Prince of Ashanti Empire (1827–1904)

Kwasi Boakye or Kwasi Boachi (24 April 1827 – 9 June 1904) was a Prince of the Ashanti Empire who was sent to the Netherlands together with his cousin, Kwame Poku, in 1837, by his father, King Kwaku Dua Panin, to receive education as part of larger negotiations between the Ashanti and the Dutch about the recruitment of Ashanti soldiers for the Dutch East Indies Army.

== Early life ==
Boakye was the son of Kwaku Dua I who was the eighth King of the Ashanti Empire. During the era of the slave trade and after, many people left Africa for the Americas and Europe. Boakye was among those people who left the shores of Africa to study, while others were forced out of the continent. There was an agreement signed between Kwaku Dua I and King William I, that Kwasi Boakye was to return with his cousin, Kwame Poku, after they had completed their studies. Kwame Poku did return to the Dutch Gold Coast as planned; Boakye remained in the Netherlands. He was trained as a mining engineer at the Delft Royal Academy, from which he graduated in 1847.

== Career ==
In July 1847, Boakye attended lectures at the Freiberg Mining Academy (Technische Universitat Bergakademie) in Germany. During his studies, he stayed with Caroline Geudtner at Petersstrasse.
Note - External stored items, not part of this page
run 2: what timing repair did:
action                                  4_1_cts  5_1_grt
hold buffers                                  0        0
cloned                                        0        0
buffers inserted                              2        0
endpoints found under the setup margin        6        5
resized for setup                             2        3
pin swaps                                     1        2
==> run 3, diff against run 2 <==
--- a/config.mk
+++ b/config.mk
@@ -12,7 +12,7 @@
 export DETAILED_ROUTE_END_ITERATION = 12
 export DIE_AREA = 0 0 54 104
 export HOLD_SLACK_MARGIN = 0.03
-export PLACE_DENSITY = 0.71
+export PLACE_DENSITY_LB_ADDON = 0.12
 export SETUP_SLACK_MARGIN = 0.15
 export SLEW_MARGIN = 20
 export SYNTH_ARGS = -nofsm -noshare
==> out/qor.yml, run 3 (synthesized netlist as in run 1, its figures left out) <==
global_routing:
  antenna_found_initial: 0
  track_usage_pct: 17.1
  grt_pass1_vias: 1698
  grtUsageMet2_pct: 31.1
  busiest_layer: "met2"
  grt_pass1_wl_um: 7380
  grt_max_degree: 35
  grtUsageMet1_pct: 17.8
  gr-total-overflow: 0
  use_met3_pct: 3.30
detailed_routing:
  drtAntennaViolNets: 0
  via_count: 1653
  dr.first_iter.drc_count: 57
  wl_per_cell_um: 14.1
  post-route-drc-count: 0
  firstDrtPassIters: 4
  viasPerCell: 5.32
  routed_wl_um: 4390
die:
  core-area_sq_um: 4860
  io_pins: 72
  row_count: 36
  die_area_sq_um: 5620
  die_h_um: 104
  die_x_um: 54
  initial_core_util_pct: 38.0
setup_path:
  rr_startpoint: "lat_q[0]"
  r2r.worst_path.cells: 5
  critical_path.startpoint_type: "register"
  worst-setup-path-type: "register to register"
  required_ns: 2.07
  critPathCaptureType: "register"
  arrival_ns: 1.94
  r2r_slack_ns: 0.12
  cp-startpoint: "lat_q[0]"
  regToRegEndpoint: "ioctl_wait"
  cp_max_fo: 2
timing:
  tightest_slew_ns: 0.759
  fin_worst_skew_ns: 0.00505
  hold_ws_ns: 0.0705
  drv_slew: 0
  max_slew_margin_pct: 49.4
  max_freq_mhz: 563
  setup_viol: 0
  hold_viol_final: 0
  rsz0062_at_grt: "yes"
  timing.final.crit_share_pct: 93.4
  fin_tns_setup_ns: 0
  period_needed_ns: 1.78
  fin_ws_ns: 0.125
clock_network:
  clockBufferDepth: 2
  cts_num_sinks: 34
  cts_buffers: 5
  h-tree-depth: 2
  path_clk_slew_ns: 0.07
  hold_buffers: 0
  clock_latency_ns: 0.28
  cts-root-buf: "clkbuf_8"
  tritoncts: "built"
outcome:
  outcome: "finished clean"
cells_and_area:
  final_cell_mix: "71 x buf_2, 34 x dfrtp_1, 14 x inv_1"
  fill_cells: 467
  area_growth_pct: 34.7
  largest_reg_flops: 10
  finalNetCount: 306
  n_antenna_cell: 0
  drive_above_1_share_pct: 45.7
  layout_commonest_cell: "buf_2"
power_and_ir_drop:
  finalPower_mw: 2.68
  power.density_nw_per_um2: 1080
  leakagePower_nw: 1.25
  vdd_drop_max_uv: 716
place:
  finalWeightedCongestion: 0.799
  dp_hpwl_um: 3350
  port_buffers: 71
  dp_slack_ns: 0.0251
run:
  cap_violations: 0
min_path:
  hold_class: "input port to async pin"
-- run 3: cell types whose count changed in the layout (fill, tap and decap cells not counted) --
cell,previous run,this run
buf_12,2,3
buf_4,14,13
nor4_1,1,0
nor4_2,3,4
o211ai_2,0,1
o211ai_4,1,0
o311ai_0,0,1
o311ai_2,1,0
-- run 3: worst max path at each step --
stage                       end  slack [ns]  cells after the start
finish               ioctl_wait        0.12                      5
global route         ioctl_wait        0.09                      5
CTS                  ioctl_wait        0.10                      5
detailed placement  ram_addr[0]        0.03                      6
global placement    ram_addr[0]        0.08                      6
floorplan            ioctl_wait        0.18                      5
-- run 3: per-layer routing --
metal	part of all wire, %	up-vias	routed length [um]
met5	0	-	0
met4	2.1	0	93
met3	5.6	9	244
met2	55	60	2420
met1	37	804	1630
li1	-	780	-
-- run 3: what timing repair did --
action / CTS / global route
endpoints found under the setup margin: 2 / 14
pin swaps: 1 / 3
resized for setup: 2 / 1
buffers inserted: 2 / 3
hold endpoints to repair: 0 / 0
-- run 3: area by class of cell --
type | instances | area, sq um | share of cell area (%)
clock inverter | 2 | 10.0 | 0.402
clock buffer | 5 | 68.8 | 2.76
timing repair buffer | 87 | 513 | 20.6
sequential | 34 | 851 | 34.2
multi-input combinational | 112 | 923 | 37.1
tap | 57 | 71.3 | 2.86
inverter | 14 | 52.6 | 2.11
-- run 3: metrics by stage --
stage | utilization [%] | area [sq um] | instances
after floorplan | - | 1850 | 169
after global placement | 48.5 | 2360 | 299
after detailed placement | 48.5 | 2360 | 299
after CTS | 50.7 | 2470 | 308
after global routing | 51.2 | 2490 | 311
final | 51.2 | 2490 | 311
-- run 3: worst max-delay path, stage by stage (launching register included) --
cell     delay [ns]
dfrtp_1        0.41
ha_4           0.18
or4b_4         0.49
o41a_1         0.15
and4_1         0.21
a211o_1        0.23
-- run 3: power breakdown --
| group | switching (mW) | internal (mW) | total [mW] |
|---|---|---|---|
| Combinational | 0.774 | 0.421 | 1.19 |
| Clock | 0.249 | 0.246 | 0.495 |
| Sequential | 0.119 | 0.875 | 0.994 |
`src/rtl/timer_pkg.sv`:
```
// rtl/timer_pkg.sv - shared state type and default width for countdown_timer
package timer_pkg;

    // Default bit width of the count, load value and reload register
    localparam int DEFAULT_WIDTH = 8;

    // Controller states; busy is asserted in ST_RUN and ST_PAUSED only
    typedef enum logic [1:0] {
        ST_IDLE   = 2'd0,
        ST_RUN    = 2'd1,
        ST_PAUSED = 2'd2,
        ST_DONE   = 2'd3
    } state_t;

    // True while a countdown is in progress (running or frozen)
    function automatic logic state_is_busy(input state_t s);
        return (s == ST_RUN) || (s == ST_PAUSED);
    endfunction

endpackage

```
`src/rtl/countdown_timer.sv`:
```
// rtl/countdown_timer.sv - loadable countdown timer, one-shot or periodic (COUNTDOWN_TIMER_AUTO_RELOAD_EN)
module countdown_timer
    import timer_pkg::*;
#(
    parameter int WIDTH = DEFAULT_WIDTH
) (
    input  logic             clk,
    input  logic             reset,
    input  logic             en,
    input  logic             load,
    input  logic [WIDTH-1:0] load_val,
    input  logic             start,
    input  logic             pause,
    output logic [WIDTH-1:0] count,
    output logic             busy,
    output logic             done
);

    localparam logic [WIDTH-1:0] ONE = WIDTH'(1);

    state_t           state;
    state_t           next_state;
    logic [WIDTH-1:0] reload;
    logic [WIDTH-1:0] next_count;
    logic [WIDTH-1:0] next_reload;
    logic             next_done;

    // State register
    always_ff @(posedge clk) begin
        if (reset) begin
            state <= ST_IDLE;
        end else begin
            state <= next_state;
        end
    end

    // Next-state and datapath decisions; load overrides pause, pause overrides start, start overrides en
    always_comb begin
        next_state  = state;
        next_count  = count;
        next_reload = reload;
        next_done   = 1'b0;

        if (load) begin
            // A load always lands in IDLE and never produces a done pulse
            next_count  = load_val;
            next_reload = load_val;
            next_state  = ST_IDLE;
        end else begin
            case (state)
                ST_IDLE: begin
                    // Nothing to count down from zero, so start is ignored then
                    if (start && (count != '0)) begin
                        next_state = ST_RUN;
                    end
                end

                ST_RUN: begin
                    if (pause) begin
                        next_state = ST_PAUSED;
                    end else if (en) begin
                        if (count > ONE) begin
                            next_count = count - ONE;
                        end else if (count == ONE) begin
                            // Terminal count: done is registered alongside the new count
                            next_done = 1'b1;
`ifdef COUNTDOWN_TIMER_AUTO_RELOAD_EN
                            next_count = reload;
`else
                            next_count = '0;
                            next_state = ST_DONE;
`endif
                        end
                        // count == 0 in RUN is unreachable; holding avoids any wrap
                    end
                end

                ST_PAUSED: begin
                    if (!pause && start) begin
                        next_state = ST_RUN;
                    end
                end

                ST_DONE: begin
                    // Restart from the last loaded value; a zero reload would finish instantly
                    if (start && (reload != '0)) begin
                        next_count = reload;
                        next_state = ST_RUN;
                    end
                end

                default: begin
                    next_state = ST_IDLE;
                end
            endcase
        end
    end

    // Registered datapath: count, reload register and the done pulse
    always_ff @(posedge clk) begin
        if (reset) begin
            count  <= '0;
            reload <= '0;
            done   <= 1'b0;
        end else begin
            count  <= next_count;
            reload <= next_reload;
            done   <= next_done;
        end
    end

    assign busy = state_is_busy(state);

endmodule

```
===== src/flat_wrapper.sv =====
// flat-port wrapper written by rule: the top's interface ports become plain ports
module sextium_io_fifo_port_flat 
#(
  parameter int WIDTH     = 16,
  parameter int DEPTH     = 8,
  parameter int ACK_DELAY = 1
)
  (i_clk, i_rst_n, bus_io_read, bus_io_write, bus_io_bus_out, bus_rx_data, bus_rx_valid, bus_tx_ready, bus_io_bus_in, bus_ioack, bus_rx_ready, bus_tx_data, bus_tx_valid, bus_rx_count, bus_tx_count);
  sextium_io_fifo_port_if #(.WIDTH(WIDTH), .DEPTH(DEPTH)) bus_i ();
  input  logic i_clk;
  input  logic i_rst_n;
  input wire logic [$bits(bus_i.io_read)-1:0] bus_io_read;
  input wire logic [$bits(bus_i.io_write)-1:0] bus_io_write;
  input wire logic [$bits(bus_i.io_bus_out)-1:0] bus_io_bus_out;
  input wire logic [$bits(bus_i.rx_data)-1:0] bus_rx_data;
  input wire logic [$bits(bus_i.rx_valid)-1:0] bus_rx_valid;
  input wire logic [$bits(bus_i.tx_ready)-1:0] bus_tx_ready;
  output wire logic [$bits(bus_i.io_bus_in)-1:0] bus_io_bus_in;
  output wire logic [$bits(bus_i.ioack)-1:0] bus_ioack;
  output wire logic [$bits(bus_i.rx_ready)-1:0] bus_rx_ready;
  output wire logic [$bits(bus_i.tx_data)-1:0] bus_tx_data;
  output wire logic [$bits(bus_i.tx_valid)-1:0] bus_tx_valid;
  output wire logic [$bits(bus_i.rx_count)-1:0] bus_rx_count;
  output wire logic [$bits(bus_i.tx_count)-1:0] bus_tx_count;
  assign bus_i.io_read = bus_io_read;
  assign bus_i.io_write = bus_io_write;
  assign bus_i.io_bus_out = bus_io_bus_out;
  assign bus_i.rx_data = bus_rx_data;
  assign bus_i.rx_valid = bus_rx_valid;
  assign bus_i.tx_ready = bus_tx_ready;
  assign bus_io_bus_in = bus_i.io_bus_in;
  assign bus_ioack = bus_i.ioack;
  assign bus_rx_ready = bus_i.rx_ready;
  assign bus_tx_data = bus_i.tx_data;
  assign bus_tx_valid = bus_i.tx_valid;
  assign bus_rx_count = bus_i.rx_count;
  assign bus_tx_count = bus_i.tx_count;
  sextium_io_fifo_port #(.WIDTH(WIDTH), .DEPTH(DEPTH), .ACK_DELAY(ACK_DELAY)) u_core (.i_clk(i_clk), .i_rst_n(i_rst_n), .bus(bus_i));
endmodule
`src/rtl/cpu_pkg.sv`:
```
// cpu_pkg: values shared by the fetch, decode and redirect logic.
// Holds the opcode constants, the {C,N,Z} flag bit positions, the
// redirect FSM state encoding and a helper that maps a conditional
// branch opcode to the flag bit it tests.
package cpu_pkg;

  localparam logic [4:0] OP_CALL = 5'b00101;
  localparam logic [4:0] OP_RET  = 5'b00010;
  localparam logic [4:0] OP_RTI  = 5'b00011;
  localparam logic [4:0] OP_JZ   = 5'b11000;
  localparam logic [4:0] OP_JN   = 5'b11001;
  localparam logic [4:0] OP_JC   = 5'b11010;
  localparam logic [4:0] OP_JMP  = 5'b11011;
  localparam logic [4:0] OP_LDM  = 5'b10010;

  localparam int FLAG_Z = 0;
  localparam int FLAG_N = 1;
  localparam int FLAG_C = 2;

  typedef enum logic [1:0] {
    ST_IDLE     = 2'd0,
    ST_RESOLVE  = 2'd1,
    ST_WAIT_MEM = 2'd2,
    ST_INT_WAIT = 2'd3
  } redirect_state_t;

  // One-hot {C,N,Z} mask of the flag a conditional branch tests.
  function automatic logic [2:0] cond_mask(input logic [4:0] op);
    logic [2:0] m;
    m = 3'b000;
    case (op)
      OP_JZ:   m = 3'b001 << FLAG_Z;
      OP_JN:   m = 3'b001 << FLAG_N;
      OP_JC:   m = 3'b001 << FLAG_C;
      default: m = 3'b000;
    endcase
    return m;
  endfunction

endpackage

```
`src/rtl/mem_wait_timer.sv`:
```
// mem_wait_timer: saturating up-counter bounding how long the redirect
// FSM waits for the memory stage.
// Ports:
//   clk     - clock, rising edge
//   rst_n   - asynchronous active-low reset
//   clear   - restart the count at 0 (wins over enable)
//   enable  - count one waiting cycle
//   expired - the cycle being counted brings the count to LIMIT
module mem_wait_timer #(
  parameter int              W     = 4,
  parameter logic [W-1:0]    LIMIT = 4'd15
) (
  input  logic clk,
  input  logic rst_n,
  input  logic clear,
  input  logic enable,
  output logic expired
);

  logic [W-1:0] count;
  logic [W-1:0] count_inc;

  // Hold at LIMIT instead of wrapping.
  assign count_inc = (count == LIMIT) ? count : count + 1'b1;
  assign expired   = enable && (count_inc == LIMIT);

  always_ff @(posedge clk or negedge rst_n) begin
    if (!rst_n) begin
      count <= '0;
    end else if (clear) begin
      count <= '0;
    end else if (enable) begin
      count <= count_inc;
    end
  end

endmodule

```
`src/rtl/fetch_redirect_unit.sv`:
```
// fetch_redirect_unit: drives the redirect / stall / flush feedback into
// fetch and the IF/ID register for jmp, call, jz/jn/jc, ret, rti and
// interrupt entry. All outputs are registered.
// Ports:
//   i_clk, i_reset            - clock, async active-low reset
//   i_valid, i_hazard_instruction, i_opcode, i_reg_target - decode slot
//   i_flags                   - {C,N,Z} from execute, the cycle after i_valid
//   i_mem_valid, i_mem_data   - popped PC or vector word from memory
//   i_interrupt_signal        - external interrupt (level or pulse)
//   o_pc_new, o_branch_decision, o_stall, o_flush - fetch control
//   o_flag_clear, o_restore_flags - flag side effects
//   o_int_req, o_mem_addr     - interrupt entry request to memory
//   o_timeout                 - memory wait aborted
//
// state       | meaning
// ST_IDLE     | accept a hazard instruction or start interrupt entry
// ST_RESOLVE  | conditional branch waits one cycle for execute flags
// ST_WAIT_MEM | ret/rti waits for the popped PC
// ST_INT_WAIT | interrupt entry waits for the vector word
module fetch_redirect_unit
  import cpu_pkg::*;
#(
  parameter int              PC_W            = 32,
  parameter logic [PC_W-1:0] INT_VECTOR_ADDR = 32'h0000_0001,
  parameter int              MEM_TIMEOUT     = 15
) (
  input  logic            i_clk,
  input  logic            i_reset,
  input  logic            i_valid,
  input  logic            i_hazard_instruction,
  input  logic [4:0]      i_opcode,
  input  logic [PC_W-1:0] i_reg_target,
  input  logic [2:0]      i_flags,
  input  logic            i_mem_valid,
  input  logic [PC_W-1:0] i_mem_data,
  input  logic            i_interrupt_signal,
  output logic [PC_W-1:0] o_pc_new,
  output logic            o_branch_decision,
  output logic            o_stall,
  output logic            o_flush,
  output logic [2:0]      o_flag_clear,
  output logic            o_restore_flags,
  output logic            o_int_req,
  output logic [PC_W-1:0] o_mem_addr,
  output logic            o_timeout
);

  redirect_state_t state;
  logic            int_pending;
  logic            int_prev;
  logic [PC_W-1:0] target_q;
  logic [4:0]      op_q;

  logic accept;
  logic int_rise;
  logic int_take;
  logic is_return;
  logic tmr_clear;
  logic tmr_enable;
  logic tmr_expired;

  assign accept     = (state == ST_IDLE) && i_valid && i_hazard_instruction;
  assign int_rise   = i_interrupt_signal && !int_prev;
  // An accepted hazard always beats a pending interrupt.
  assign int_take   = (state == ST_IDLE) && !accept && int_pending;
  assign is_return  = (i_opcode == OP_RET) || (i_opcode == OP_RTI);
  assign tmr_clear  = (accept && is_return) || int_take;
  assign tmr_enable = ((state == ST_WAIT_MEM) || (state == ST_INT_WAIT)) && !i_mem_valid;

  mem_wait_timer #(
    .W     (4),
    .LIMIT (4'(MEM_TIMEOUT))
  ) u_timer (
    .clk     (i_clk),
    .rst_n   (i_reset),
    .clear   (tmr_clear),
    .enable  (tmr_enable),
    .expired (tmr_expired)
  );

  always_ff @(posedge i_clk or negedge i_reset) begin
    if (!i_reset) begin
      state             <= ST_IDLE;
      int_pending       <= 1'b0;
      int_prev          <= 1'b0;
      target_q          <= '0;
      op_q              <= '0;
      o_pc_new          <= '0;
      o_branch_decision <= 1'b0;
      o_stall           <= 1'b0;
      o_flush           <= 1'b0;
      o_flag_clear      <= 3'b000;
      o_restore_flags   <= 1'b0;
      o_int_req         <= 1'b0;
      o_mem_addr        <= '0;
      o_timeout         <= 1'b0;
    end else begin
      int_prev          <= i_interrupt_signal;
      o_branch_decision <= 1'b0;
      o_flush           <= 1'b0;
      o_flag_clear      <= 3'b000;
      o_restore_flags   <= 1'b0;
      o_timeout         <= 1'b0;

      // Entry consumes the pending bit; an edge while pending is dropped.
      if (int_take) begin
        int_pending <= 1'b0;
      end else if (int_rise) begin
        int_pending <= 1'b1;
      end

      case (state)
        ST_IDLE: begin
          if (accept) begin
            op_q     <= i_opcode;
            target_q <= i_reg_target;
            case (i_opcode)
              OP_JMP, OP_CALL: begin
                o_pc_new          <= i_reg_target;
                o_branch_decision <= 1'b1;
                o_flush           <= 1'b1;
              end
              OP_JZ, OP_JN, OP_JC: begin
                state   <= ST_RESOLVE;
                o_stall <= 1'b1;
              end
              OP_RET, OP_RTI: begin
                state   <= ST_WAIT_MEM;
                o_stall <= 1'b1;
              end
              default: ;
            endcase
          end else if (int_take) begin
            state      <= ST_INT_WAIT;
            o_int_req  <= 1'b1;
            o_mem_addr <= INT_VECTOR_ADDR;
            o_stall    <= 1'b1;
          end
        end
        ST_RESOLVE: begin
          if ((i_flags & cond_mask(op_q)) != 3'b000) begin
            o_pc_new          <= target_q;
            o_branch_decision <= 1'b1;
            o_flush           <= 1'b1;
            o_flag_clear      <= cond_mask(op_q);
          end
          o_stall <= 1'b0;
          state   <= ST_IDLE;
        end
        ST_WAIT_MEM: begin
          if (i_mem_valid) begin
            o_pc_new          <= i_mem_data;
            o_branch_decision <= 1'b1;
            o_flush           <= 1'b1;
            o_restore_flags   <= (op_q == OP_RTI);
            o_stall           <= 1'b0;
            state             <= ST_IDLE;
          end else if (tmr_expired) begin
            o_timeout <= 1'b1;
            o_stall   <= 1'b0;
            state     <= ST_IDLE;
          end
        end
        ST_INT_WAIT: begin
          if (i_mem_valid || tmr_expired) begin
            if (i_mem_valid) begin
              o_pc_new          <= i_mem_data;
              o_branch_decision <= 1'b1;
              o_flush           <= 1'b1;
            end else begin
              o_timeout <= 1'b1;
            end
            o_int_req  <= 1'b0;
            o_mem_addr <= '0;
            o_stall    <= 1'b0;
            state      <= ST_IDLE;
          end
        end
        default: state <= ST_IDLE;
      endcase
    end
  end

endmodule

```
Boakye was sent to the Dutch East Indies in 1850, where he found himself discriminated against by his superior, Cornelius de Groot van Embden, for which he received financial compensation in 1857. He became a member and correspondent for the Dutch East Indies again in 1871. As part of the compensation, he was awarded an estate in Bantar Peteh, south of Buitenzorg. Boakye died on this estate in 1904. He was a member of the Association of Civil Engineers, which was later changed to the Association of Delft Engineers. He was appointed an honorary member in 1893.

== Legacy ==
Dutch writer Arthur Japin has written a historical fiction novel based on the Boakye brothers' lives, The Two Hearts of Kwasi Boachi, released in 1997.